Eureka Day: Laugh louder and longer than ever before in a theater

By Woody Weingarten

Don (Howard Swain, center) reacts to livestream comments projected above in Eureka Day at the Marin Theatre while (from left) Suzanne (Lisa Anne Porter), Carina (Leontyne Mbele-Mbong), Eli (Teddy Spencer), and Meiko (Charisse Loriaux) look on. Photo by David Allen.

 

By WOODY WEINGARTEN

To call Robert F. Kennedy Jr.’s Thursday appearance before the Senate Finance Committee’s three-hour hearing contentious would be a monumental understatement.

Multiple Democrat and Republican senators charged him with making non-logical, false, and misleading claims about vaccines. The Secretary of Health and Human Services futilely struggled to pull answers out of his back pocket.

Humor: Absent.

Eureka Day, a play that also tackles the chasm between vax and not vax, uses satire to make you laugh louder and longer than you’ve ever done before in a theater during a single scene.

Laughter: Infectious.

Also contagious in the 105-minute play is a 15-student outbreak of mumps that ultimately triggers a debate about whether to mandate vaccinations at a private, progressive Berkeley elementary school where white privilege blankets the place.

A five-member executive committee keeps trying to reach a mandatory consensus when consensus is light years away.

The fast-paced comedy, which debuted in 2018 at the Aurora Theatre in Berkeley, is being partnered by that company at the Marin Theater in Mill Valley — despite the Aurora having to cancel its current East Bay season because of a money drain.

The Marin production’s being directed masterfully by Josh Costello, Aurora’s artistic director who also held the reins for the original version.

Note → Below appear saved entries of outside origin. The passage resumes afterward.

==> v11 <==
==> flow/design.v (excerpt) <==
module pit(
	input               clk,
	input               rst_n,
	output              irq,
	input       [2:0]   io_address,
	input               io_read,
	output reg  [7:0]   io_readdata,
	input               io_write,
	input       [7:0]   io_writedata,
	output              speaker_out,
	input      [27:0]   clock_rate
);
reg [27:0] clk_rate;
always @(posedge clk) clk_rate <= clock_rate;
reg ce_system_counter;
reg [27:0] sum;
always @(posedge clk) begin : system_counter
	reg [27:0] sum_next;
	sum_next = sum + 28'd2386362;  
	ce_system_counter <= 1'b0;
	if(rst_n == 1'b0) sum <= 28'd0;
	else if(sum_next >= clk_rate) begin
		sum <= sum_next - clk_rate;
		ce_system_counter <= 1'b1;
	end
	else sum <= sum_next;
end
reg system_clock;
always @(posedge clk) begin
    if(rst_n == 1'b0)           system_clock <= 1'b0;
    else if(ce_system_counter)  system_clock <= ~system_clock;
end
always @(posedge clk) if(io_read) io_readdata <=
    (io_read && io_address == 0) ? counter_0_readdata :
    (io_read && io_address == 1) ? counter_1_readdata :
    (io_read && io_address == 2) ? counter_2_readdata :
  ...
==> flow/config.mk <==
export PLATFORM = sky130hd
export DESIGN_NAME = pit
export DESIGN_NICKNAME = pit
export VERILOG_FILES = /design/flow/design.v
export SDC_FILE = /design/flow/constraint.sdc
export NUM_CORES = 4
export LEC_CHECK = 0
export CAP_MARGIN = 20
export CELL_PAD_IN_SITES_DETAIL_PLACEMENT = 0
export CELL_PAD_IN_SITES_GLOBAL_PLACEMENT = 3
export CORE_MARGIN = 2
export CORE_UTILIZATION = 58
export GPL_ROUTABILITY_DRIVEN = 0
export MAX_ROUTING_LAYER = met4
export MIN_ROUTING_LAYER = met2
export SLEW_MARGIN = 20
==> flow/constraint.sdc <==
create_clock -name core_clock -period 5.72 [get_ports {clk}]
set_input_delay 1.1440 -clock core_clock [delete_from_list [all_inputs] [get_ports {clk}]]
set_output_delay 1.1440 -clock core_clock [all_outputs]
set_load 0.01 [all_outputs]
run.sh (not shown) runs the stock make flow with config.mk's settings and CLKGATE_MAP_FILE=.
==> v38 (differences from v11) <==
==> flow/config.mk (replaced) <==
export PLATFORM = sky130hd
export DESIGN_NAME = pit
export DESIGN_NICKNAME = pit
export VERILOG_FILES = /design/flow/design.v
export SDC_FILE = /design/flow/constraint.sdc
export NUM_CORES = 4
export LEC_CHECK = 0
export ABC_AREA = 1
export CAP_MARGIN = 20
export CORE_MARGIN = 2
export CORE_UTILIZATION = 72
export CTS_CLUSTER_DIAMETER = 153
export PLACE_DENSITY_LB_ADDON = 0.08
export SLEW_MARGIN = 20
==> flow/constraint.sdc (replaced) <==
create_clock -name core_clock -period 3.28 [get_ports {clk}]
set_input_delay 0.6560 -clock core_clock [delete_from_list [all_inputs] [get_ports {clk}]]
set_output_delay 0.6560 -clock core_clock [all_outputs]
set_load 0.01 [all_outputs]
==> v33 (differences from v11) <==
==> flow/config.mk (replaced) <==
export PLATFORM = sky130hd
export DESIGN_NAME = pit
export DESIGN_NICKNAME = pit
export VERILOG_FILES = /design/flow/design.v
export SDC_FILE = /design/flow/constraint.sdc
export NUM_CORES = 4
export LEC_CHECK = 0
export CAP_MARGIN = 20
export CORE_MARGIN = 2
export CORE_UTILIZATION = 72
export PLACE_DENSITY = 0.35
export SETUP_SLACK_MARGIN = 2.44
export SLEW_MARGIN = 20
==> flow/constraint.sdc (replaced) <==
create_clock -name core_clock -period 9.45 [get_ports {clk}]
set_input_delay 1.8900 -clock core_clock [delete_from_list [all_inputs] [get_ports {clk}]]
set_output_delay 1.8900 -clock core_clock [all_outputs]
set_load 0.01 [all_outputs]
==> v4 (differences from v11) <==
==> flow/config.mk (replaced) <==
export PLATFORM = sky130hd
export DESIGN_NAME = pit
export DESIGN_NICKNAME = pit
export VERILOG_FILES = /design/flow/design.v
export SDC_FILE = /design/flow/constraint.sdc
export NUM_CORES = 4
export LEC_CHECK = 0
export CAP_MARGIN = 20
export CORE_MARGIN = 2
export CORE_UTILIZATION = 40
export SLEW_MARGIN = 20
==> flow/constraint.sdc (replaced) <==
create_clock -name core_clock -period 5.47 [get_ports {clk}]
set_input_delay 1.0940 -clock core_clock [delete_from_list [all_inputs] [get_ports {clk}]]
set_output_delay 1.0940 -clock core_clock [all_outputs]
set_load 0.01 [all_outputs]
==> results <==
Against v38, the sequential share of layout area of v4 is higher by 1.6 points. Critical path depth, highest first: v38, v33, v4. Of v4 and v38, v38 has the higher fmax (gap 23%, measured against v38). v33 passed the timing, design-rule and antenna checks. v38 finished but fails on negative setup slack. v4 ran to the end with no violations. v11 did not get past 3_1_place_gp_skip_io. Of v33 and v4, v33 has the higher first-iteration DRC count (gap 61%, measured against v4).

A caveat: The hilarious scene, featuring livestream comments projected on the rear wall of the set, is abruptly followed by an incredibly heavy change of pace (even though it’s sandwiched by many other moments that are less funny yet still quite amusing).

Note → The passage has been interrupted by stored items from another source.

## before
==> flow/design.v <==
module mult32x32_fsm (
    input logic clk,               
    input logic reset,             
    input logic start,             
    output logic busy,             
    output logic [1:0] a_sel,      
    output logic b_sel,            
    output logic [2:0] shift_sel,  
    output logic upd_prod,         
    output logic clr_prod          
);
	typedef enum { idle, handle1, handle2, handle3, handle4, handle5, handle6, handle7, handle8} sm_type;
	sm_type current_state;
	sm_type next_state;
	always_ff @(posedge clk, posedge reset) begin
		if (reset== 1'b1) begin
			current_state <=idle;
		end
		else begin
			current_state <= next_state;
		end
	end
	always_comb begin
		next_state= current_state;
		busy=1'b1;
		upd_prod= 1'b1;
		clr_prod= 1'b0;
		a_sel= 2'b0;
		b_sel= 1'b0;
		shift_sel= 3'b0;
		case(current_state)
			idle: begin
				if(start== 1'b0) begin
					next_state=idle;
					busy=1'b0;
					upd_prod=1'b0;
				end
				else begin
					next_state=handle1;
					busy=1'b0;
					upd_prod=1'b0;
					clr_prod=1'b1;
				end
			end
			handle1: begin
				next_state= handle2;
				a_sel=2'b0;
				b_sel=1'b0;
				shift_sel=3'b0;
			end
			handle2: begin
				next_state= handle3;
				a_sel=2'b01;
				b_sel=1'b0;
				shift_sel=3'b001;
			end
			handle3: begin
				next_state= handle4;
				a_sel=2'b10;
				b_sel=1'b0;
				shift_sel=3'b010;
			end
			handle4: begin
				next_state= handle5;
				a_sel=2'b11;
				b_sel=1'b0;
				shift_sel=3'b011;
			end
			handle5: begin
				next_state= handle6;
				a_sel=2'b0;
				b_sel=1'b1;
				shift_sel=3'b010;
			end
			handle6: begin
				next_state= handle7;
				a_sel=2'b01;
				b_sel=1'b1;
				shift_sel=3'b011;
			end
			handle7: begin
				next_state= handle8;
				a_sel=2'b10;
				b_sel=1'b1;
				shift_sel=3'b100;
			end
			handle8: begin
				next_state= idle;
				a_sel=2'b11;
				b_sel=1'b1;
				shift_sel=3'b101;
			end
		endcase
	end
endmodule
module mult32x32_arith (
    input logic clk,              
    input logic reset,            
    input logic [31:0] a,         
    input logic [31:0] b,         
    input logic [1:0] a_sel,      
    input logic b_sel,            
    input logic [2:0] shift_sel,  
    input logic upd_prod,         
    input logic clr_prod,         
    output logic [63:0] product   
);
logic [15:0] out16;
logic [7:0] out8;
always_comb begin
	case(a_sel)
		2'b00: out8 = a[7:0];
		2'b01: out8 = a[15:8];
		2'b10: out8 = a[23:16];
		2'b11: out8 = a[31:24];
	endcase
end
always_comb begin
	case(b_sel)
		1'b0: out16 = b[15:0];
		1'b1: out16 = b[31:16];
	endcase
end
logic [23:0] mult;
always_comb begin
	mult = out16 * out8;
end
logic [63:0] shifted;
always_comb begin
	shifted = 64'b0;
	case(shift_sel)
		3'b000: shifted = mult;
		3'b001: shifted = mult << 8; 
		3'b010: shifted = mult << 16;
		3'b011: shifted = mult << 24;
		3'b100: shifted = mult << 32;
		3'b101: shifted = mult << 40;
	endcase
end
always_ff @(posedge clk, posedge reset) begin
	if(reset == 1'b1) begin 
		product <= 64'b0;
	end
	else begin
		if(clr_prod == 1'b1) begin
			product <= 64'b0;
		end
		else if (upd_prod == 1'b1) begin
			product <= product + shifted;
		end
	end
end
endmodule
module mult32x32 (
    input logic clk,             
    input logic reset,           
    input logic start,           
    input logic [31:0] a,        
    input logic [31:0] b,        
    output logic busy,           
    output logic [63:0] product  
);
logic [1:0] a_sel;
logic b_sel;
logic [2:0] shift_sel;
logic upd_prod;
logic clr_prod;
mult32x32_fsm fsm(
	.clk(clk),
	.reset(reset),
	.start(start),
	.busy(busy),
	.a_sel(a_sel),
	.b_sel(b_sel),
	.shift_sel(shift_sel),
	.upd_prod(upd_prod),
	.clr_prod(clr_prod)
);
mult32x32_arith arith(
	.clk(clk),
	.reset(reset),
	.a(a),
	.b(b),
	.a_sel(a_sel),
	.b_sel(b_sel),
	.shift_sel(shift_sel),
	.upd_prod(upd_prod),
	.clr_prod(clr_prod),
	.product(product)
);
endmodule
clock: 4.7 ns
lec_check: 0
abc_area: 1
cap_margin: 20
core_margin: 2
core_utilization: 72
slew_margin: 20
run.sh (not shown) runs the stock make flow with config.mk's settings and CLKGATE_MAP_FILE=.
before got as far as 3_5_place_dp, where a tool error ended the run.
Changes in after relative to before:
diff --git a/flow/config.mk b/flow/config.mk
--- a/flow/config.mk
+++ b/flow/config.mk
@@ -7,6 +7,6 @@
 export LEC_CHECK = 0
-export ABC_AREA = 1
 export CAP_MARGIN = 20
 export CORE_MARGIN = 2
-export CORE_UTILIZATION = 72
+export CORE_UTILIZATION = 58
 export SLEW_MARGIN = 20
+export TNS_END_PERCENT = 5
==> flow/constraint.sdc <==
create_clock -name core_clock -period 8.01 [get_ports {clk}]
set_input_delay 1.6020 -clock core_clock [delete_from_list [all_inputs] [get_ports {clk}]]
set_output_delay 1.6020 -clock core_clock [all_outputs]
set_load 0.01 [all_outputs]
Findings:
- after completed end to end; final checks failed (negative setup slack).
- after has fraction of the mapped netlist area in simple logic gates below what before had.
- Relative to before, the total cells reported by yosys after synthesis measured on after has decreased by more than a quarter.
- Looking at synthesized cell count, after sits 26% lower than before does.

========
Starts from the design.v that is shown in full above.
clock: 12.0 ns
lec_check: 0
cap_margin: 0
core_aspect_ratio: 0.5
core_margin: 8
core_utilization: 60
setup_slack_margin: -1.2
slew_margin: 20
The starting point ran to the end with no violations.
Next try:
==> flow/config.mk (replaced) <==
export PLATFORM = sky130hd
export DESIGN_NAME = mult32x32
export DESIGN_NICKNAME = mult32x32
export VERILOG_FILES = /design/flow/design.v
export SDC_FILE = /design/flow/constraint.sdc
export NUM_CORES = 4
export LEC_CHECK = 0
export CAP_MARGIN = 20
export CORE_MARGIN = 2
export CORE_UTILIZATION = 15
export SLEW_MARGIN = 20
==> flow/constraint.sdc (replaced) <==
create_clock -name core_clock -period 14.9 [get_ports {clk}]
set_input_delay 2.9800 -clock core_clock [delete_from_list [all_inputs] [get_ports {clk}]]
set_output_delay 2.9800 -clock core_clock [all_outputs]
set_load 0.01 [all_outputs]
What happened: Synthesized cell count stays the same; register-to-register slack gets better by 2700 ps; global-route usage came out lower by 20 points; non-clock buffer count came out lower by 4; cell area came out higher by 6.9%.
Next try:
--- a/flow/config.mk
+++ b/flow/config.mk
@@ -8,4 +8,5 @@
 export CAP_MARGIN = 20
 export CORE_MARGIN = 2
-export CORE_UTILIZATION = 15
+export CORE_UTILIZATION = 58
+export CTS_CLUSTER_DIAMETER = 81
 export SLEW_MARGIN = 20
==> flow/constraint.sdc (replaced) <==
create_clock -name core_clock -period 8.65 [get_ports {clk}]
set_input_delay 1.7300 -clock core_clock [delete_from_list [all_inputs] [get_ports {clk}]]
set_output_delay 1.7300 -clock core_clock [all_outputs]
set_load 0.01 [all_outputs]
The changed run failed in 5_1_grt (GRT-0232).
Synthesized cell count does not change.
Die area falls by 73%.
Synthesized area stays the same.
Next try:
--- a/flow/config.mk
+++ b/flow/config.mk
@@ -8,5 +8,4 @@
 export CAP_MARGIN = 20
 export CORE_MARGIN = 2
-export CORE_UTILIZATION = 58
-export CTS_CLUSTER_DIAMETER = 81
+export CORE_UTILIZATION = 62
 export SLEW_MARGIN = 20
==> flow/constraint.sdc (replaced) <==
create_clock -name core_clock -period 5.3 [get_ports {clk}]
set_input_delay 1.0600 -clock core_clock [delete_from_list [all_inputs] [get_ports {clk}]]
set_output_delay 1.0600 -clock core_clock [all_outputs]
set_load 0.01 [all_outputs]
The new run never finished: it broke off in 4_1_cts (DPL-0038).
Synthesized area does not change.
Die size decreases by 6.3%.
Synthesized cell count stays the same.

========
RTL: the design.v shown in full above, as it stands there.
clock: 6.76 ns
lec_check: 0
abc_area: 0
cap_margin: 15
core_aspect_ratio: 0.87
core_margin: 2
core_utilization: 72
cts_cluster_diameter: 102
cts_cluster_size: 100
gpl_timing_driven: 1
setup_slack_margin: 1.37
slew_margin: 20
tns_end_percent: 70
The starting point died in detailed placement (3_5_place_dp).
Next try:
Settings changed: ABC_AREA 0 to 1, CAP_MARGIN 15 to 25, CORE_ASPECT_RATIO 0.87 to 1.08, CORE_UTILIZATION 72 to 44, CTS_CLUSTER_DIAMETER 102 to 206, CTS_CLUSTER_SIZE 100 to 99, GPL_TIMING_DRIVEN 1 to 0, PLACE_DENSITY set to 0.74, SETUP_SLACK_MARGIN 1.37 to unset, TNS_END_PERCENT 70 to 5.
=> This time the run completed, yet does not pass: setup timing; die size is higher by 80%; synthesized area is higher by 12%; synthesized cell count is higher by 36%.
Next try:
Settings changed: ABC_AREA 1 to 0, CAP_MARGIN 25 to 15, CORE_ASPECT_RATIO 1.08 to 0.87, CORE_UTILIZATION 44 to 72, CTS_CLUSTER_DIAMETER 206 to 290, CTS_CLUSTER_SIZE 99 to 46, GPL_TIMING_DRIVEN 0 to 1, PLACE_DENSITY 0.74 to unset, SETUP_SLACK_MARGIN set to 1.37, TNS_END_PERCENT 5 to 70.
Result:
- With this change the flow died in detailed placement (3_5_place_dp) with DPL-0038
- synthesized area drops by roughly a tenth
- die size fell by well over a third
- synthesized cell count shrinks by a quarter to a third
Next try:
Settings changed: CAP_MARGIN 15 to 25, CELL_PAD_IN_SITES_GLOBAL_PLACEMENT set to 1, CORE_ASPECT_RATIO 0.87 to 1.08, CORE_UTILIZATION 72 to 48, CTS_CLUSTER_DIAMETER 290 to 280, CTS_CLUSTER_SIZE 46 to 27, MAX_ROUTING_LAYER set to met4, PLACE_DENSITY set to 0.74, SETUP_SLACK_MARGIN 1.37 to unset, TNS_END_PERCENT 70 to 15.
Effect:
- With this change the flow completed, yet does not pass: setup timing
- die area rises by 48%
- synthesized area is unchanged
- synthesized cell count does not change
Next try:
Settings changed: CELL_PAD_IN_SITES_GLOBAL_PLACEMENT 1 to unset, CORE_UTILIZATION 48 to 72, CTS_CLUSTER_DIAMETER 280 to 381, CTS_CLUSTER_SIZE 27 to 44, MAX_ROUTING_LAYER met4 to unset, TNS_END_PERCENT 15 to 5.
Clock period 6.76 ns to 10.4 ns, I/O delays scaled along.
Now the flow produced a clean layout.
Worst setup slack is better by 2.0 ns.
Die size falls by a quarter to a third.
Wire length falls by roughly a tenth.
Synthesized area is unchanged.
Via count drops by a little under a tenth.
Final cell count shrinks by a quarter to a third.
Next try:
Settings changed: CTS_CLUSTER_DIAMETER 381 to 290, CTS_CLUSTER_SIZE 44 to 46, PLACE_DENSITY 0.74 to unset, TNS_END_PERCENT 5 to 70.
Clock period 10.4 ns to 6.76 ns, I/O delays scaled along.
- The changed run ended with an error in detailed placement (3_5_place_dp), error DPL-0038
- die size is unchanged
- synthesized area is unchanged
- synthesized cell count does not change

Each of the five main actors in the ensemble cast is phenomenal.

Howard Swain, who’s transcended so many roles in so many Bay Area venues that if you blink, you might find he’s already booked for 17 more, becomes Don, school executive committee leader with tangled white hair and white beard who desperately quashes potential squabbles. On occasion, he’ll read an indecipherable bit of prose or poetry to the others in a hopeful but valueless teaching moment.

Swain is in the minority, a performer who wasn’t plucked out of the original for this rendition. Ditto Leontyne Mbele-Mbong (Carina).

Eli (Teddy Spencer) embraces Meiko (Charisse Loriaux) amid emotional and intellectual turmoil. Photo by David Allen.

But the other three main characters — Charisse Loriaux (Meiko), Lisa Anne Porter (Suzanne), and Teddy Spencer (Eli) — are all vets of the original show. Clearly, the time between the first production and the revival hasn’t in the least diminished their mastery of their parts. Their range of emotions, their skill at showing feelings with a nuanced look or gesture, their ability to have learned about four zillion words from the script without blowing any, all that may have honed their chops.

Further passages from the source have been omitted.